A Stabilized B-Spline Material Point Method for Modeling Diffusion in Hydrogels

10 Sept 2023 (modified: 14 Sept 2023)MPM 2023 Workshop SubmissionEveryoneRevisionsBibTeX
Keywords: Material Point Method, Sub-Division Method, Mixed formulation, Isogeometric analysis, B-Spline based shape functions, Coupled diffusion
Abstract: Exposed to external stimuli, soft materials such as hydrogels can undergo extreme deformations in a timescale where water diffusion through the material is prevalent. Additionally, the interplay between the polymer network and the solvent, i.e., water, induces transient swelling deformations in a highly nonlinear fashion. Continuum modeling of strongly coupled deformations along with water diffusion using conventional mesh-based methods such as the finite element method (FEM) face drawbacks due to extreme swelling and resulting mesh distortions.
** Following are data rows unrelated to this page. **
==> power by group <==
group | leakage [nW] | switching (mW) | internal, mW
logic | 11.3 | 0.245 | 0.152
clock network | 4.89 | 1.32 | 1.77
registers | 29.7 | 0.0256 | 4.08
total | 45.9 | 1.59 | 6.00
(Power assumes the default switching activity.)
<file path="src/mba_pkg.sv">
`timescale 1ns / 1ps
`default_nettype none
// ----------------------------------------------------------------------------
// mba_pkg
// shared types, codes and defaults of the marked bump arena allocator
// ----------------------------------------------------------------------------
package mba_pkg;

    // default sizing
    localparam int DEF_MAX_LEVELS   = 16;
    localparam int DEF_MAX_SEGMENTS = 8;
    localparam int DEF_MEM_TYPES    = 6;

    // register reset values
    localparam logic [31:0] ARENA_SIZE_RST   = 32'd12570624;
    localparam logic [31:0] SEGMENT_SIZE_RST = 32'd0;

    localparam logic [31:0] ALIGN_MASK = 32'h0000_001F;
    localparam logic [31:0] CNT_MAX    = 32'hFFFF_FFFF;

    // configuration register indexes
    localparam logic CFG_ARENA_SIZE   = 1'b0;
    localparam logic CFG_SEGMENT_SIZE = 1'b1;

    // item kinds
    localparam logic [1:0] KIND_ALLOC   = 2'd0;
    localparam logic [1:0] KIND_MARK    = 2'd1;
    localparam logic [1:0] KIND_RELEASE = 2'd2;
    localparam logic [1:0] KIND_QUERY   = 2'd3;

    // result status codes
    localparam logic [1:0] ST_OK        = 2'd0;
    localparam logic [1:0] ST_NO_MEM    = 2'd1;
    localparam logic [1:0] ST_LVL_OVF   = 2'd2;
    localparam logic [1:0] ST_BAD_LEVEL = 2'd3;

    // placement walker result
    typedef struct packed {
        logic        done;
        logic        ok;
        logic [31:0] where;
    } walk_res_t;

endpackage
`default_nettype wire

</file>
<file path="src/mba_seg_walker.sv">
`timescale 1ns / 1ps
`default_nettype none
// ----------------------------------------------------------------------------
// mba_seg_walker
// placement unit, checks one segment per cycle for room for the block, or the whole arena when the segment size is zero
// ----------------------------------------------------------------------------
module mba_seg_walker #(
    parameter int MAX_SEGMENTS = 8,
    parameter int IDX_W        = $clog2(MAX_SEGMENTS + 1)
) (
    input  wire logic              clk,
    input  wire logic              rst_n,
    input  wire logic              go,
    input  wire logic [31:0]       used,
    input  wire logic [31:0]       size,
    input  wire logic [31:0]       arena,
    input  wire logic [31:0]       seg_size,
    output mba_pkg::walk_res_t     res,
    output logic      [IDX_W-1:0]  seg_idx
);

    import mba_pkg::*;

    localparam logic [IDX_W-1:0] LAST_IDX = IDX_W'(MAX_SEGMENTS);

    logic             active_reg,  active_next;
    logic [33:0]      logical_reg, logical_next;
    logic [33:0]      start_reg,   start_next;
    logic [IDX_W-1:0] idx_reg,     idx_next;
    logic             done_reg,    done_next;
    logic             ok_reg,      ok_next;
    logic [31:0]      where_reg,   where_next;
    logic [IDX_W-1:0] seg_reg,     seg_next;

    logic [33:0] arena_w;
    logic [33:0] end_raw;
    logic [33:0] end_c;
    logic [33:0] lg;
    logic [33:0] room;
    logic [34:0] flat_end;

    always_comb
    begin
        arena_w  = {2'b00, arena};
        end_raw  = start_reg + {2'b00, seg_size};
        end_c    = (end_raw > arena_w) ? arena_w : end_raw;
        lg       = (logical_reg < start_reg) ? start_reg : logical_reg;
        room     = end_c - lg;
        flat_end = {1'b0, logical_reg} + {3'b000, size};
    end

    always_comb
    begin
        active_next  = active_reg;
        logical_next = logical_reg;
        start_next   = start_reg;
        idx_next     = idx_reg;
        done_next    = 1'b0;
        ok_next      = ok_reg;
        where_next   = where_reg;
        seg_next     = seg_reg;

        if (go)
        begin
            active_next  = 1'b1;
            logical_next = ({2'b00, used} + {2'b00, ALIGN_MASK}) & ~{2'b00, ALIGN_MASK};
            start_next   = '0;
            idx_next     = '0;
        end
        else if (active_reg)
        begin
            if (seg_size == '0)
            begin
                // one unbroken arena
                active_next = 1'b0;
                done_next   = 1'b1;
                ok_next     = (flat_end <= {1'b0, arena_w});
                where_next  = logical_reg[31:0];
                seg_next    = '0;
            end
            else if ((idx_reg == LAST_IDX) || (start_reg >= arena_w))
            begin
                // ran out of segments
                active_next = 1'b0;
                done_next   = 1'b1;
                ok_next     = 1'b0;
            end
            else if (lg >= end_c)
            begin
                logical_next = lg;
                start_next   = end_raw;
                idx_next     = idx_reg + 1'b1;
            end
            else if ({2'b00, size} <= room)
            begin
                active_next = 1'b0;
                done_next   = 1'b1;
                ok_next     = 1'b1;
                where_next  = lg[31:0];
                seg_next    = idx_reg;
            end
            else
            begin
                // skip the tail of a segment too small for the block
                logical_next = end_c;
                start_next   = end_raw;
                idx_next     = idx_reg + 1'b1;
            end
        end
    end

    always_ff @(posedge clk or negedge rst_n)
    begin
        if (!rst_n)
        begin
            active_reg <= 1'b0;
            done_reg   <= 1'b0;
        end
        else
        begin
            active_reg <= active_next;
            done_reg   <= done_next;
        end
    end

    always_ff @(posedge clk)
    begin
        logical_reg <= logical_next;
        start_reg   <= start_next;
        idx_reg     <= idx_next;
        ok_reg      <= ok_next;
        where_reg   <= where_next;
        seg_reg     <= seg_next;
    end

    assign res.done = done_reg;
    assign res.ok   = ok_reg;
    assign res.where = where_reg;
    assign seg_idx  = seg_reg;

endmodule
`default_nettype wire

</file>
As an alternative to FEM, the material point method (MPM) is a continuum-based, Eulerian-Lagrangian hybrid particle technique attracting considerable interest due to its robustness against extreme distortions. Here we establish an implicit, mixed material point method formulation for hydrogel modeling based on a variational principle. The primary fields, i.e., deformations and chemical potential, are interpolated with subdivision-stabilized B-splines to render inf-sup stable mixed discretization [1]. Compared to mesh-based methods, application of essential and natural boundary conditions pose challenges in particle based methods since the boundary conditions are accounted for at Eulerian background grid where the solution is obtained, rather than imposing them on the Lagrangian particles. To overcome this challenge, we introduce a physical surface with boundary material points, where a Nitsche formulation is developed to weakly enforce the essential boundary conditions. We demonstrate the numerical stability and accuracy of the developed mixed MPM through various benchmark problems, including the large swelling of a soft, multilayer hydrogels, constrained swelling of hydrogel spheres, and physical instabilities with self-contacting deformations. The proposed methodology provides a robust computational foundation to study extreme deformations coupled with the diffusion observed in practical soft matter applications. [1] Madadi, A. Dortdivanlioglu, B. A Subdivision-stabilized B-Spline Material Point Method for Nonlinear Nearly Incompressible Solids. Computer Methods in Applied Mechanics and Engineering (2023). In-review.